**Stored items**
+++
## build 26
==> flow/design.v (excerpt) <==
module alu_top (
    input clk,
    input [15:0] a,
    input [15:0] b,
    input [5:0] alufn,
    input fail,
    output reg z,
    output reg v,
    output reg n,
    output reg [15:0] out
  );
Settings: LEC_CHECK=0, ABC_AREA=1, CAP_MARGIN=25, CELL_PAD_IN_SITES_DETAIL_PLACEMENT=2, CELL_PAD_IN_SITES_GLOBAL_PLACEMENT=3, CORE_ASPECT_RATIO=1.89, CORE_MARGIN=2, CORE_UTILIZATION=27, CTS_CLUSTER_DIAMETER=395, CTS_CLUSTER_SIZE=45, GPL_ROUTABILITY_DRIVEN=0, HOLD_SLACK_MARGIN=0.01, MAX_ROUTING_LAYER=met5, PLACE_DENSITY_LB_ADDON=0.16, SLEW_MARGIN=35; clock period 47.4 ns.
run.sh (not shown) runs the stock make flow with config.mk's settings and CLKGATE_MAP_FILE=.
The log for build 26 ends in global routing with error GRT-0116, so the run never completed.
--- input diff build 26..build 52 ---
- setting GPL_TIMING_DRIVEN to 0 for the first time
- setting MIN_ROUTING_LAYER to met2 for the first time
- changing CORE_MARGIN from 2 to 9
- setting SETUP_SLACK_MARGIN to 5.0 for the first time
- changing SLEW_MARGIN from 35 to 10
- changing MAX_ROUTING_LAYER from met5 to met4
[summary]
The final report for build 52 shows a completed flow and a layout that fails verification, specifically negative setup slack. Going from build 26 to build 52, adder-cell area share of the yosys netlist now sits at about the same level, full die area picked up an extra about 7.5%, worst setup timing slack at the placement stage decreased 14.69 ns, width of the die +4.8%.
diff inputs: build 52 => build 30
- CORE_MARGIN: 9 -> 2
- SETUP_SLACK_MARGIN: 5.0 -> unset
- SLEW_MARGIN: 10 -> 20
- CORE_ASPECT_RATIO: 1.89 -> unset
- CORE_UTILIZATION: 27 -> 70
- CTS_CLUSTER_SIZE: 45 -> unset
- CTS_CLUSTER_DIAMETER: 395 -> unset
- MIN_ROUTING_LAYER: met2 -> unset
- ABC_AREA: 1 -> unset
- CELL_PAD_IN_SITES_DETAIL_PLACEMENT: 2 -> unset
- GPL_TIMING_DRIVEN: 0 -> unset
- GPL_ROUTABILITY_DRIVEN: 0 -> unset
- CAP_MARGIN: 25 -> 5
- MAX_ROUTING_LAYER: met4 -> unset
- CELL_PAD_IN_SITES_GLOBAL_PLACEMENT: 3 -> unset
- PLACE_DENSITY_LB_ADDON: 0.16 -> unset
- HOLD_SLACK_MARGIN: 0.01 -> unset
- the clock period (ns, I/O delays scaled along): 47.4 -> 19.9
==> results <==
Status: build 30 FAILED at detailed placement (tool error)
The fraction of the core area occupied by cells at floorplan in build 30 was higher than what build 52 gave.
Async set-or-reset flop fraction in the synthesized netlist: build 30 vs build 52 identical
Diff build 30 and build 52: area after synthesis lower in build 52
Register share after synthesis of build 30 is on par with build 52.
Going from build 52 to build 30, die height decreased 55%, cell count listed in synth_stat.txt dropped 673.
The synthesized-area fraction occupied by xor and xnor cells of build 30 falls short of that of build 52 by 1.0 points.
Compared with build 52, in build 30 yosys-reported design area after synthesis increased about 3.2%; post-synthesis instance total fell by about 10%; area share of fa/ha/maj cells after synthesis has decreased.
Here is what was changed in the inputs of build 38 compared with build 30.
- swapping 5 for 20 in CAP_MARGIN
- swapping 70 for 65 in CORE_UTILIZATION
- swapping 19.9 for 65.6 in the clock period (ns, I/O delays scaled along)
==> results <==
Seen in the log of build 38: GRT-0116 during global routing, after which the run never completed.
Chip footprint, build 38 vs build 30: up by a little under 10%
Diff build 38 and build 30: die boundary width higher in build 38
Between build 38 and build 30, the difference in sequential cell area fraction in the yosys report is negligible.

* * *

The RTL this note starts from:
==> flow/design.v <==
module alu_top (
    input clk,
    input [15:0] a,
    input [15:0] b,
    input [5:0] alufn,
    input fail,
    output reg z,
    output reg v,
    output reg n,
    output reg [15:0] out
  );
  reg [15:0] a_q;
  reg [15:0] b_q;
  reg [5:0] alufn_q;
  reg fail_q;
  wire alu_z;
  wire alu_v;
  wire alu_n;
  wire [15:0] alu_out;
  alu_13 alu (
    .a(a_q),
    .b(b_q),
    .alufn(alufn_q),
    .fail(fail_q),
    .z(alu_z),
    .v(alu_v),
    .n(alu_n),
    .out(alu_out)
  );
  always @(posedge clk) begin
    a_q <= a;
    b_q <= b;
    alufn_q <= alufn;
    fail_q <= fail;
    z <= alu_z;
    v <= alu_v;
    n <= alu_n;
    out <= alu_out;
  end
endmodule

module adder16_15 (
    input [5:0] alufn,
    input [15:0] a,
    input [15:0] b,
    output reg z,
    output reg v,
    output reg n,
    output reg [15:0] addOUT
  );
  reg [15:0] out;
  always @* begin
    out = $signed(a) + $signed(b ^ {5'h10{alufn[0+0-:1]}}) + alufn[0+0-:1];
    addOUT = out;
    z = (~|out);
    v = (a[15+0-:1] & (b[15+0-:1] ^ alufn[0+0-:1]) & ~out[15+0-:1]) | (~a[15+0-:1] & ~(b[15+0-:1] ^ alufn[0+0-:1]) & out[15+0-:1]);
    n = out[15+0-:1];
  end
endmodule
module bool16_16 (
    input [5:0] alufn,
    input [15:0] a,
    input [15:0] b,
    output reg [15:0] boolOUT
  );
  always @* begin
    case (alufn[0+3-:4])
      4'h6: begin
        boolOUT = a ^ b;
      end
      4'h8: begin
        boolOUT = a & b;
      end
      4'ha: begin
        boolOUT = a;
      end
      4'he: begin
        boolOUT = a | b;
      end
      default: begin
        boolOUT = 1'h0;
      end
    endcase
  end
endmodule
+++
**WORK REQUIRED**
Copy the lines above that hold the word "scaled".

**EXERCISE OUTPUT**
- the clock period (ns, I/O delays scaled along): 47.4 -> 19.9
- swapping 19.9 for 65.6 in the clock period (ns, I/O delays scaled along)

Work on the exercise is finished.